Un altro dato fa riflettere: si stima che tra il 2011 al 2021 quasi 1,3 milioni di italiani fra i 20 e i 34 anni sono emigrati all’estero nei Paesi economicamente più avanzati, per cercare opportunità di lavoro qualificanti. Secondo gli economisti, all’estero il lavoro premia i giovani e le carriere sono più rapide (più rapido è anche il percorso scolastico, che si conclude mediamente almeno 2 anni prima rispetto al nostro), i giovani vengono responsabilizzati, resi autonomi sul piano decisionale, ascoltati e se meritevoli innalzati ai più alti gradi di un’azienda, a prescindere dall’età e dal titolo di studio.
 
Il quadro non appare confortante anche osservando qualche dato, piuttosto evidente, rispetto all’occupazione femminile, che coinvolge solo il 50% delle signore. Più brave a scuola ma meno occupate, e ancora poco rappresentate nei ruoli apicali e di responsabilità.
 
Eppure la Carta Costituzionale che nel 1946, usciti dal secondo grande conflitto mondiale, abbiamo varato con grande impegno dei Padri costituenti, esordisce in modo chiaro: il lavoro è fondamento del nostro Paese, che si adopera per garantirlo e difenderlo senza discriminazioni di sorta.
 
Oggi l’Italia risulta invece poco attrattiva: per chi resta il lavoro non è prioritario, ma un semplice mezzo di sostentamento.
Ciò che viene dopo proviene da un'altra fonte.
`config.mk`:
```
export PLATFORM = sky130hd
export DESIGN_NAME = xor_key_base64_codec_core
export DESIGN_NICKNAME = d
export VERILOG_FILES = /design/src/rtl/xkb_pkg.sv /design/src/rtl/xkb_front.sv /design/src/rtl/xkb_queue.sv /design/src/rtl/xkb_back.sv /design/src/rtl/xor_key_base64_codec_core.sv
export SDC_FILE = /design/constraint.sdc
export NUM_CORES = 1
export LEC_CHECK = 0
export ABC_AREA = 0
export CAP_MARGIN = 20
export CORE_MARGIN = 1
export CORE_UTILIZATION = 50
export CTS_CLUSTER_DIAMETER = 30
export DETAILED_ROUTE_END_ITERATION = 7
export DONT_BUFFER_PORTS = 1
export SLEW_MARGIN = 0
export SYNTH_ARGS = -nofsm -noshare
export SYNTH_HDL_FRONTEND = slang
export SYNTH_HIERARCHICAL = 1
export SYNTH_SLANG_ARGS = --single-unit
```
`constraint.sdc`:
```
create_clock -name clk -period 12.73 [get_ports clk]
set_input_delay 3.819 -clock clk [delete_from_list [all_inputs] [get_ports clk]]
set_output_delay 3.819 -clock clk [all_outputs]
set_load 0.01 [all_outputs]
```
`src/rtl/xkb_pkg.sv`:
```
`timescale 1ns / 1ps
// Shared types and constants of the XOR-key base64 codec.
// Used by the front, queue, back and top-level modules; depends on nothing.
package xkb_pkg;

  localparam int KEY_BYTES   = 16;
  localparam int KEY_POS_W   = 4;
  localparam int QUEUE_DEPTH = 4;
  localparam int QPTR_W      = $clog2(QUEUE_DEPTH);

  localparam logic [1:0] CFG_MODE     = 2'd0;
  localparam logic [1:0] CFG_KEY_LEN  = 2'd1;
  localparam logic [1:0] CFG_KEY_LOW  = 2'd2;
  localparam logic [1:0] CFG_KEY_HIGH = 2'd3;

  localparam logic [1:0] ERR_NONE  = 2'd0;
  localparam logic [1:0] ERR_COUNT = 2'd1;
  localparam logic [1:0] ERR_PADS  = 2'd2;

  // Up to four results caused by one input item.
  typedef struct packed {
    logic [3:0][7:0] data;
    logic [2:0]      n;
    logic            status;
    logic [1:0]      err;
    logic            last;
  } job_t;

  typedef struct packed {
    logic full;
    logic empty;
  } q_stat_t;

endpackage

```
`src/rtl/xkb_front.sv`:
```
`timescale 1ns / 1ps
// Front end: configuration registers, input acceptance, key XOR and base64 grouping.
// Produces at most one job per accepted item into the queue; depends on xkb_pkg.
module xkb_front (
  input  logic             clk,
  input  logic             rst_n,
  input  logic             cfg_write_en,
  input  logic [1:0]       cfg_index,
  input  logic [63:0]      cfg_data,
  input  logic             in_valid,
  output logic             in_stall,
  input  logic [7:0]       in_byte,
  input  logic             in_msg_end,
  input  xkb_pkg::q_stat_t q_stat,
  output logic             push,
  output xkb_pkg::job_t    job
);

  typedef struct packed {
    logic       ok;
    logic       pad;
    logic [5:0] val;
  } sym_t;

  localparam logic [4:0] KEY_LEN_MAX = 5'(xkb_pkg::KEY_BYTES);

  logic                         mode_r, mode_nxt;
  logic [4:0]                   key_len_r, key_len_nxt;
  logic [63:0]                  key_low_r, key_low_nxt;
  logic [63:0]                  key_high_r, key_high_nxt;
  logic [xkb_pkg::KEY_POS_W-1:0] key_pos_r, key_pos_nxt;
  logic [7:0]                   store_r [3];
  logic [7:0]                   store_nxt [3];
  logic [1:0]                   fill_r, fill_nxt;
  logic [1:0]                   sym_cnt_r, sym_cnt_nxt;
  logic                         seen_r, seen_nxt;
  logic [1:0]                   pad_cnt_r, pad_cnt_nxt;
  logic                         stopped_r, stopped_nxt;
  logic                         pad_err_r, pad_err_nxt;

  logic                         accept;
  logic [4:0]                   len;
  logic [xkb_pkg::KEY_POS_W-1:0] p0, p1, p2, p3;
  logic [7:0]                   key_bytes [xkb_pkg::KEY_BYTES];
  sym_t                         sym;
  logic [1:0]                   f;
  logic [7:0]                   x, s0, s1, s2;
  logic [7:0]                   db0, db1, db2;
  logic [1:0]                   pc;
  logic [1:0]                   keep;
  logic [1:0]                   cnt_new;
  logic                         err_pads;

  function automatic logic [7:0] b64_char(input logic [5:0] v);
    logic [7:0] w;
    w = {2'b00, v};
    if (v < 6'd26)      b64_char = w + 8'd65;
    else if (v < 6'd52) b64_char = w + 8'd71;
    else if (v < 6'd62) b64_char = w - 8'd4;
    else if (v == 6'd62) b64_char = 8'h2B;
    else                b64_char = 8'h2F;
  endfunction

  function automatic sym_t classify(input logic [7:0] c);
    sym_t s;
    s = '0;
    if (c >= 8'h41 && c <= 8'h5A) begin
      s.ok = 1'b1; s.val = 6'(c - 8'h41);
    end else if (c >= 8'h61 && c <= 8'h7A) begin
      s.ok = 1'b1; s.val = 6'(c - 8'd71);
    end else if (c >= 8'h30 && c <= 8'h39) begin
      s.ok = 1'b1; s.val = 6'(c + 8'd4);
    end else if (c == 8'h2B) begin
      s.ok = 1'b1; s.val = 6'd62;
    end else if (c == 8'h2F) begin
      s.ok = 1'b1; s.val = 6'd63;
    end else if (c == 8'h3D) begin
      s.ok = 1'b1; s.pad = 1'b1;
    end
    return s;
  endfunction

  function automatic logic [xkb_pkg::KEY_POS_W-1:0] next_pos(
    input logic [xkb_pkg::KEY_POS_W-1:0] p, input logic [4:0] l);
    if ({1'b0, p} + 5'd1 >= l) next_pos = '0;
    else                       next_pos = p + 1'b1;
  endfunction

  always_comb begin
    for (int i = 0; i < 8; i++) begin
      key_bytes[i]     = key_low_r[i*8 +: 8];
      key_bytes[i + 8] = key_high_r[i*8 +: 8];
    end
  end

  assign in_stall = q_stat.full;
  assign accept   = in_valid && !q_stat.full;

  assign len = (key_len_r == 5'd0) ? 5'd1 : (key_len_r > KEY_LEN_MAX) ? KEY_LEN_MAX : key_len_r;
  assign p0  = ({1'b0, key_pos_r} >= len) ? '0 : key_pos_r;
  assign p1  = next_pos(p0, len);
  assign p2  = next_pos(p1, len);
  assign p3  = next_pos(p2, len);
  assign sym = classify(in_byte);

  // Encode operands: the fresh byte lands in the group slot given by the fill level.
  assign f  = (fill_r == 2'd3) ? 2'd0 : fill_r;
  assign x  = in_byte ^ key_bytes[p0];
  assign s0 = (f == 2'd0) ? x : store_r[0];
  assign s1 = (f == 2'd1) ? x : (f == 2'd2) ? store_r[1] : 8'h00;
  assign s2 = (f == 2'd2) ? x : 8'h00;

  // Decode operands: the fourth symbol completes the group.
  assign db0 = {store_r[0][5:0], store_r[1][5:4]};
  assign db1 = {store_r[1][3:0], store_r[2][5:2]};
  assign db2 = {store_r[2][1:0], sym.val};
  assign pc  = (sym.pad && pad_cnt_r != 2'd3) ? pad_cnt_r + 2'd1 : pad_cnt_r;
  assign keep = 2'd3 - pc;

  always_comb begin
    mode_nxt     = mode_r;
    key_len_nxt  = key_len_r;
    key_low_nxt  = key_low_r;
    key_high_nxt = key_high_r;
    key_pos_nxt  = key_pos_r;
    store_nxt    = store_r;
    fill_nxt     = fill_r;
    sym_cnt_nxt  = sym_cnt_r;
    seen_nxt     = seen_r;
    pad_cnt_nxt  = pad_cnt_r;
    stopped_nxt  = stopped_r;
    pad_err_nxt  = pad_err_r;
    cnt_new      = sym_cnt_r;
    err_pads     = pad_err_r;
    job          = '0;
    push         = 1'b0;

    if (accept) begin
      if (!mode_r) begin
        key_pos_nxt  = p1;
        store_nxt[f] = x;
        fill_nxt     = f + 2'd1;
        if (f == 2'd2 || in_msg_end) begin
          job.data[0] = b64_char(s0[7:2]);
          job.data[1] = b64_char({s0[1:0], s1[7:4]});
          job.data[2] = (f != 2'd0) ? b64_char({s1[3:0], s2[7:6]}) : 8'h3D;
          job.data[3] = (f == 2'd2) ? b64_char(s2[5:0]) : 8'h3D;
          job.n       = 3'd4;
          job.last    = in_msg_end;
          fill_nxt    = 2'd0;
          push        = 1'b1;
        end
      end else begin
        if (sym.ok) begin
          seen_nxt    = 1'b1;
          cnt_new     = sym_cnt_r + 2'd1;
          sym_cnt_nxt = cnt_new;
          if (!stopped_r) begin
            pad_cnt_nxt = pc;
            if (fill_r != 2'd3) begin
              store_nxt[fill_r] = {2'b00, sym.val};
              fill_nxt          = fill_r + 2'd1;
            end else begin
              job.data[0] = db0 ^ key_bytes[p0];
              job.data[1] = db1 ^ key_bytes[p1];
              job.data[2] = db2 ^ key_bytes[p2];
              job.n       = {1'b0, keep};
              case (keep)
                2'd1:    key_pos_nxt = p1;
                2'd2:    key_pos_nxt = p2;
                2'd3:    key_pos_nxt = p3;
                default: key_pos_nxt = key_pos_r;
              endcase
              if (pc == 2'd3) begin
                pad_err_nxt = 1'b1;
                err_pads    = 1'b1;
              end
              if (pc != 2'd0) stopped_nxt = 1'b1;
              fill_nxt    = 2'd0;
              pad_cnt_nxt = 2'd0;
            end
          end
        end
        if (in_msg_end) begin
          job.status = 1'b1;
          job.last   = 1'b1;
          job.n      = job.n + 3'd1;
          if (!(seen_r || sym.ok) || cnt_new != 2'd0) job.err = xkb_pkg::ERR_COUNT;
          else if (err_pads)                          job.err = xkb_pkg::ERR_PADS;
          else                                        job.err = xkb_pkg::ERR_NONE;
        end
        push = (job.n != 3'd0);
      end
      if (in_msg_end) begin
        key_pos_nxt = '0;
        fill_nxt    = 2'd0;
        sym_cnt_nxt = 2'd0;
        seen_nxt    = 1'b0;
        pad_cnt_nxt = 2'd0;
        stopped_nxt = 1'b0;
        pad_err_nxt = 1'b0;
      end
    end

    if (cfg_write_en) begin
      case (cfg_index)
        xkb_pkg::CFG_MODE: begin
          // A mode change abandons any message in progress.
          mode_nxt    = cfg_data[0];
          key_pos_nxt = '0;
          fill_nxt    = 2'd0;
          sym_cnt_nxt = 2'd0;
          seen_nxt    = 1'b0;
          pad_cnt_nxt = 2'd0;
          stopped_nxt = 1'b0;
          pad_err_nxt = 1'b0;
        end
        xkb_pkg::CFG_KEY_LEN:  key_len_nxt  = cfg_data[4:0];
        xkb_pkg::CFG_KEY_LOW:  key_low_nxt  = cfg_data;
        xkb_pkg::CFG_KEY_HIGH: key_high_nxt = cfg_data;
        default: ;
      endcase
    end
  end

  always_ff @(posedge clk) begin
    if (!rst_n) begin
      mode_r     <= 1'b0;
      key_len_r  <= 5'd1;
      key_low_r  <= '0;
      key_high_r <= '0;
      key_pos_r  <= '0;
      fill_r     <= 2'd0;
      sym_cnt_r  <= 2'd0;
      seen_r     <= 1'b0;
      pad_cnt_r  <= 2'd0;
      stopped_r  <= 1'b0;
      pad_err_r  <= 1'b0;
    end else begin
      mode_r     <= mode_nxt;
      key_len_r  <= key_len_nxt;
      key_low_r  <= key_low_nxt;
      key_high_r <= key_high_nxt;
      key_pos_r  <= key_pos_nxt;
      fill_r     <= fill_nxt;
      sym_cnt_r  <= sym_cnt_nxt;
      seen_r     <= seen_nxt;
      pad_cnt_r  <= pad_cnt_nxt;
      stopped_r  <= stopped_nxt;
      pad_err_r  <= pad_err_nxt;
    end
  end

  always_ff @(posedge clk) begin
    store_r <= store_nxt;
  end

endmodule

```
`src/rtl/xkb_queue.sv`:
```
`timescale 1ns / 1ps
// Small job queue between the front and back ends of the codec.
// Holds QUEUE_DEPTH jobs in registers; depends on xkb_pkg.
module xkb_queue (
  input  logic             clk,
  input  logic             rst_n,
  input  logic             push,
  input  xkb_pkg::job_t    push_job,
  input  logic             pop,
  output xkb_pkg::job_t    head,
  output xkb_pkg::q_stat_t stat
);

  xkb_pkg::job_t                 slots_r [xkb_pkg::QUEUE_DEPTH];
  logic [xkb_pkg::QPTR_W-1:0]    wr_ptr_r, wr_ptr_nxt;
  logic [xkb_pkg::QPTR_W-1:0]    rd_ptr_r, rd_ptr_nxt;
  logic [xkb_pkg::QPTR_W:0]      count_r, count_nxt;

  assign stat.full  = (count_r == (xkb_pkg::QPTR_W + 1)'(xkb_pkg::QUEUE_DEPTH));
  assign stat.empty = (count_r == '0);
  assign head       = slots_r[rd_ptr_r];

  always_comb begin
    wr_ptr_nxt = push ? wr_ptr_r + 1'b1 : wr_ptr_r;
    rd_ptr_nxt = pop ? rd_ptr_r + 1'b1 : rd_ptr_r;
    count_nxt  = count_r;
    if (push && !pop)      count_nxt = count_r + 1'b1;
    else if (pop && !push) count_nxt = count_r - 1'b1;
  end

  always_ff @(posedge clk) begin
    if (!rst_n) begin
      wr_ptr_r <= '0;
      rd_ptr_r <= '0;
      count_r  <= '0;
    end else begin
      wr_ptr_r <= wr_ptr_nxt;
      rd_ptr_r <= rd_ptr_nxt;
      count_r  <= count_nxt;
    end
  end

  always_ff @(posedge clk) begin
    if (push) begin
      slots_r[wr_ptr_r] <= push_job;
    end
  end

endmodule

```
`src/rtl/xkb_back.sv`:
```
`timescale 1ns / 1ps
// Back end: walks the results of the head job, one per cycle while out_stall is low,
// into the output register. Depends on xkb_pkg for the job and queue status types.
module xkb_back (
  input  logic             clk,
  input  logic             rst_n,
  input  xkb_pkg::job_t    head,
  input  xkb_pkg::q_stat_t q_stat,
  output logic             pop,
  output logic             out_valid,
  input  logic             out_stall,
  output logic [7:0]       out_byte,
  output logic             out_has_byte,
  output logic [1:0]       out_error_code,
  output logic             out_run_last
);

  logic [1:0] idx_r, idx_nxt;
  logic       valid_r, valid_nxt;
  logic [7:0] byte_r;
  logic       has_r;
  logic [1:0] err_r;
  logic       last_r;
  logic       load;
  logic       final_one;

  // The output register may be refilled when empty or when its result transfers.
  assign load      = !q_stat.empty && (!valid_r || !out_stall);
  assign final_one = ({1'b0, idx_r} + 3'd1 == head.n);
  assign pop       = load && final_one;

  always_comb begin
    idx_nxt   = idx_r;
    valid_nxt = valid_r && out_stall;
    if (load) begin
      valid_nxt = 1'b1;
      idx_nxt   = final_one ? 2'd0 : idx_r + 2'd1;
    end
  end

  always_ff @(posedge clk) begin
    if (!rst_n) begin
      idx_r   <= 2'd0;
      valid_r <= 1'b0;
    end else begin
      idx_r   <= idx_nxt;
      valid_r <= valid_nxt;
    end
  end

  always_ff @(posedge clk) begin
    if (load) begin
      if (head.status && final_one) begin
        byte_r <= 8'h00;
        has_r  <= 1'b0;
        err_r  <= head.err;
      end else begin
        byte_r <= head.data[idx_r];
        has_r  <= 1'b1;
        err_r  <= xkb_pkg::ERR_NONE;
      end
      last_r <= head.last && final_one;
    end
  end

  assign out_valid      = valid_r;
  assign out_byte       = byte_r;
  assign out_has_byte   = has_r;
  assign out_error_code = err_r;
  assign out_run_last   = last_r;

endmodule

```
`src/rtl/xor_key_base64_codec_core.sv`:
```
`timescale 1ns / 1ps
// Byte-stream codec: repeating-key XOR combined with base64 encode or decode.
// Top level; instantiates xkb_front, xkb_queue and xkb_back, uses xkb_pkg.
//
// One input byte can be taken in every clock while the four-entry job queue has
// room; each byte yields zero to four results, and the back end sends one result
// per clock through its output register while out_stall is low. Sustained
// throughput is therefore set by the result channel: four characters for every
// three bytes when encoding, at most one result per byte when decoding, plus the
// status result at each message end when decoding. A result is registered in the
// job queue and then in the output register before it is offered. Configuration
// is written through cfg_write_en, cfg_index (0 mode, 1 key length, 2 key bytes
// 0..7, 3 key bytes 8..15) and cfg_data; the user must write it only while the
// block is idle, which the block itself does not enforce; a mode write also
// abandons any message in progress. There is no clearing pass after reset.
module xor_key_base64_codec_core (
  input  logic        clk,
  input  logic        rst_n,
  input  logic        cfg_write_en,
  input  logic [1:0]  cfg_index,
  input  logic [63:0] cfg_data,
  input  logic        in_valid,
  output logic        in_stall,
  input  logic [7:0]  in_byte,
  input  logic        in_msg_end,
  output logic        out_valid,
  input  logic        out_stall,
  output logic [7:0]  out_byte,
  output logic        out_has_byte,
  output logic [1:0]  out_error_code,
  output logic        out_run_last
);

  xkb_pkg::job_t    push_job;
  xkb_pkg::job_t    head_job;
  xkb_pkg::q_stat_t q_stat;
  logic             push;
  logic             pop;

  xkb_front u_front (
    .clk          (clk),
    .rst_n        (rst_n),
    .cfg_write_en (cfg_write_en),
    .cfg_index    (cfg_index),
    .cfg_data     (cfg_data),
    .in_valid     (in_valid),
    .in_stall     (in_stall),
    .in_byte      (in_byte),
    .in_msg_end   (in_msg_end),
    .q_stat       (q_stat),
    .push         (push),
    .job          (push_job)
  );

  xkb_queue u_queue (
    .clk      (clk),
    .rst_n    (rst_n),
    .push     (push),
    .push_job (push_job),
    .pop      (pop),
    .head     (head_job),
    .stat     (q_stat)
  );

  xkb_back u_back (
    .clk            (clk),
    .rst_n          (rst_n),
    .head           (head_job),
    .q_stat         (q_stat),
    .pop            (pop),
    .out_valid      (out_valid),
    .out_stall      (out_stall),
    .out_byte       (out_byte),
    .out_has_byte   (out_has_byte),
    .out_error_code (out_error_code),
    .out_run_last   (out_run_last)
  );

endmodule

```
Presenziare e scambiare esperienze con i colleghi, condividere idee e progetti non è più un valore, si predilige il tempo libero e il buon bilanciamento vita-lavoro, con tempi e spazi domestici più ampi, garantiti dalle modalità agili.
 
Chi si reca all’Estero per cercare maggiori soddisfazioni e una mentalità più aperta alle nuove generazioni difficilmente torna indietro: le istituzioni hanno peraltro limitato le agevolazioni disposte a suo tempo per incoraggiare il “rientro dei cervelli”, più remunerati e valorizzati oltreconfine.
 
Il rischio è che il Paese involva, in una spirale di insoddisfazione giovanile da un lato e mancanza di fiducia da parte del sistema dall’altro, alla ricerca di valori effimeri e di un bilanciamento vita-lavoro auspicabile ma non realizzabile, per le dinamiche e la mentalità che orientano il sistema industriale e istituzionale.
 
Alla ricerca dell’isola che non c’è, rischiamo di perdere grinta, unicità, bellezza.